Panagiotis "Takis" Roumeliotis (Greek: Παναγιώτης Ρουμελιώτης, born August 19, 1947), is a Greek economist, academic, banker and politician. A friend and advisor of Andreas Papandreou, he has served as Minister of National Economy, Minister of Commerce, Member of the European Parliament for PASOK and as Greece's representative at the International Monetary Fund. Since December 2011, he has been Vice Chairman of Piraeus Bank, Greece's largest.

Biography
He was born in 1947 in Suez, Egypt, the son of a Greek businessman established there. He graduated with a degree in economics from the French School for Advanced Studies in the Social Sciences (École des hautes études en sciences sociales), and later received a PhD in economics from Pantheon-Sorbonne University, also in France.

He has taught economics at various universities in France and Greece. He has also been president of the French think tank IPEMED (Institut de prospective économique du monde méditerranéen).

His political career began in 1978, when he became an economic advisor to Andreas Papandreou. After Papandreou became Greece's Prime Minister in 1981, Roumeliotis served, successively, as:

October - December 1981: General Secretary of the Ministry of Coordination
December 1981 - July 1982: Deputy Minister of Coordination
July 1982 - September 1983: Deputy Minister of Finance
April 1984 - February 1987: Deputy Minister of National Economy
February - November 1987: Minister of Commerce
November 1987 - July 1989: Minister of National Economy

From 1989 until 1994 he was Member of the European Parliament for PASOK.

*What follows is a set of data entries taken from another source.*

$ cat src/rtl/dtc_tree_walker.sv
// Sequential decision-tree classifier. It walks a writable node table one node per cycle, from the root to a leaf.
// Node word, MSB first: is_leaf, feat_idx, class, nxt1, nxt0.
module dtc_tree_walker #(
   parameter int unsigned N_FEAT    = 8,
   parameter int unsigned FIDX_W    = 3,
   parameter int unsigned CLASS_W   = 2,
   parameter int unsigned ADDR_W    = 5,
   parameter int unsigned MAX_DEPTH = 8
) (
   input  logic              clk,
   input  logic              rst,
   dtc_tree_walker_if.slave  bus
);
   localparam int unsigned NODE_W  = 1 + FIDX_W + CLASS_W + 2 * ADDR_W;
   localparam int unsigned N_NODES = 2 ** ADDR_W;
   localparam int unsigned DEPTH_W = $clog2(MAX_DEPTH + 1);
   localparam int unsigned FEXT_W  = 2 ** FIDX_W;

   typedef enum logic [1:0] {StIdle, StWalk, StDone} state_e;

   state_e               state_q, state_d;
   logic [NODE_W-1:0]    table_q [N_NODES];
   logic [N_FEAT-1:0]    feat_q, feat_d;
   logic [ADDR_W-1:0]    ptr_q, ptr_d;
   logic [DEPTH_W-1:0]   depth_q, depth_d;
   logic [CLASS_W-1:0]   class_q, class_d;
   logic                 err_q, err_d;
   logic                 ack_q;
   logic                 wr_accept;

   logic [NODE_W-1:0]    node;
   logic                 node_leaf;
   logic [FIDX_W-1:0]    node_fidx;
   logic [CLASS_W-1:0]   node_class;
   logic [ADDR_W-1:0]    node_nxt1, node_nxt0;
   logic [FEXT_W-1:0]    feat_ext;
   logic                 feat_bit;

   // The table is writable only while no walk is in flight.
   assign wr_accept = bus.cfg_we && (state_q == StIdle);

   always_ff @(posedge clk or posedge rst) begin
      if (rst) begin
         table_q <= '{default: '0};
      end else if (wr_accept) begin
         table_q[bus.cfg_addr] <= bus.cfg_wdata;
      end
   end

   always_ff @(posedge clk or posedge rst) begin
      if (rst) begin
         ack_q <= 1'b0;
      end else begin
         ack_q <= wr_accept;
      end
   end

   assign node = table_q[ptr_q];
   assign {node_leaf, node_fidx, node_class, node_nxt1, node_nxt0} = node;

   // Feature indices past the vector width read as feature bit 0.
   for (genvar i = 0; i < FEXT_W; i++) begin : g_feat_ext
      if (i < N_FEAT) begin : g_in
         assign feat_ext[i] = feat_q[i];
      end else begin : g_out
         assign feat_ext[i] = feat_q[0];
      end
   end
   assign feat_bit = feat_ext[node_fidx];

   always_ff @(posedge clk or posedge rst) begin
      if (rst) begin
         state_q <= StIdle;
      end else begin
         state_q <= state_d;
      end
   end

   always_comb begin
      state_d = state_q;
      feat_d  = feat_q;
      ptr_d   = ptr_q;
      depth_d = depth_q;
      class_d = class_q;
      err_d   = err_q;
      unique case (state_q)
         StIdle: begin
            if (bus.in_valid) begin
               feat_d  = bus.in_feat;
               ptr_d   = '0;
               depth_d = '0;
               state_d = StWalk;
            end
         end
         StWalk: begin
            if (node_leaf) begin
               class_d = node_class;
               err_d   = 1'b0;
               state_d = StDone;
            end else if (depth_q == DEPTH_W'(MAX_DEPTH)) begin
               // Depth limit also breaks any loop in the table.
               class_d = '0;
               err_d   = 1'b1;
               state_d = StDone;
            end else begin
               ptr_d   = feat_bit ? node_nxt1 : node_nxt0;
               depth_d = depth_q + 1'b1;
            end
         end
         StDone: begin
            if (bus.out_ready) begin
               state_d = StIdle;
            end
         end
         default: state_d = StIdle;
      endcase
   end

   always_comb begin
      bus.in_ready  = 1'b0;
      bus.out_valid = 1'b0;
      unique case (state_q)
         StIdle:  bus.in_ready  = 1'b1;
         StDone:  bus.out_valid = 1'b1;
         default: ;
      endcase
   end

   always_ff @(posedge clk or posedge rst) begin
      if (rst) begin
         feat_q  <= '0;
         ptr_q   <= '0;
         depth_q <= '0;
         class_q <= '0;
         err_q   <= 1'b0;
      end else begin
         feat_q  <= feat_d;
         ptr_q   <= ptr_d;
         depth_q <= depth_d;
         class_q <= class_d;
         err_q   <= err_d;
      end
   end

   assign bus.out_class = class_q;
   assign bus.out_err   = err_q;
   assign bus.cfg_ack   = ack_q;
endmodule

$ cat src/flat_wrapper.sv
// flat-port wrapper written by rule: the top's interface ports become plain ports
module dtc_tree_walker_flat 
#(
   parameter int unsigned N_FEAT    = 8,
   parameter int unsigned FIDX_W    = 3,
   parameter int unsigned CLASS_W   = 2,
   parameter int unsigned ADDR_W    = 5,
   parameter int unsigned MAX_DEPTH = 8
)
  (clk, rst, bus_cfg_we, bus_cfg_addr, bus_cfg_wdata, bus_cfg_ack, bus_in_valid, bus_in_feat, bus_in_ready, bus_out_valid, bus_out_class, bus_out_err, bus_out_ready);
  dtc_tree_walker_if #(.N_FEAT(N_FEAT), .FIDX_W(FIDX_W), .CLASS_W(CLASS_W), .ADDR_W(ADDR_W)) bus_i ();
  input  logic clk;
  input  logic rst;
  input wire logic [$bits(bus_i.cfg_we)-1:0] bus_cfg_we;
  input wire logic [$bits(bus_i.cfg_addr)-1:0] bus_cfg_addr;
  input wire logic [$bits(bus_i.cfg_wdata)-1:0] bus_cfg_wdata;
  output wire logic [$bits(bus_i.cfg_ack)-1:0] bus_cfg_ack;
  input wire logic [$bits(bus_i.in_valid)-1:0] bus_in_valid;
  input wire logic [$bits(bus_i.in_feat)-1:0] bus_in_feat;
  output wire logic [$bits(bus_i.in_ready)-1:0] bus_in_ready;
  output wire logic [$bits(bus_i.out_valid)-1:0] bus_out_valid;
  output wire logic [$bits(bus_i.out_class)-1:0] bus_out_class;
  output wire logic [$bits(bus_i.out_err)-1:0] bus_out_err;
  input wire logic [$bits(bus_i.out_ready)-1:0] bus_out_ready;
  assign bus_i.cfg_we = bus_cfg_we;
  assign bus_i.cfg_addr = bus_cfg_addr;
  assign bus_i.cfg_wdata = bus_cfg_wdata;
  assign bus_cfg_ack = bus_i.cfg_ack;
  assign bus_i.in_valid = bus_in_valid;
  assign bus_i.in_feat = bus_in_feat;
  assign bus_in_ready = bus_i.in_ready;
  assign bus_out_valid = bus_i.out_valid;
  assign bus_out_class = bus_i.out_class;
  assign bus_out_err = bus_i.out_err;
  assign bus_i.out_ready = bus_out_ready;
  dtc_tree_walker #(.N_FEAT(N_FEAT), .FIDX_W(FIDX_W), .CLASS_W(CLASS_W), .ADDR_W(ADDR_W), .MAX_DEPTH(MAX_DEPTH)) u_core (.clk(clk), .rst(rst), .bus(bus_i));
endmodule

Throughout the 1990s and 2000s he held various positions, such as Special Representative of the Council of the European Union for the stability process in the Balkans (1997-2000) and President of the Working Group for democratization, human rights and minority rights of the South Eastern Europe Stability Pact (2000-2001).

From March 2010 until December 2011, he was Greece's representative at the International Monetary Fund (IMF).

In December 2011, he became Vice Chairman of Piraeus Bank, Greece's largest. The Chairman of the Bank, Michalis Sallas, was also an economic advisor for Andreas Papandreou, and he and Roumeliotis have known each other for many years.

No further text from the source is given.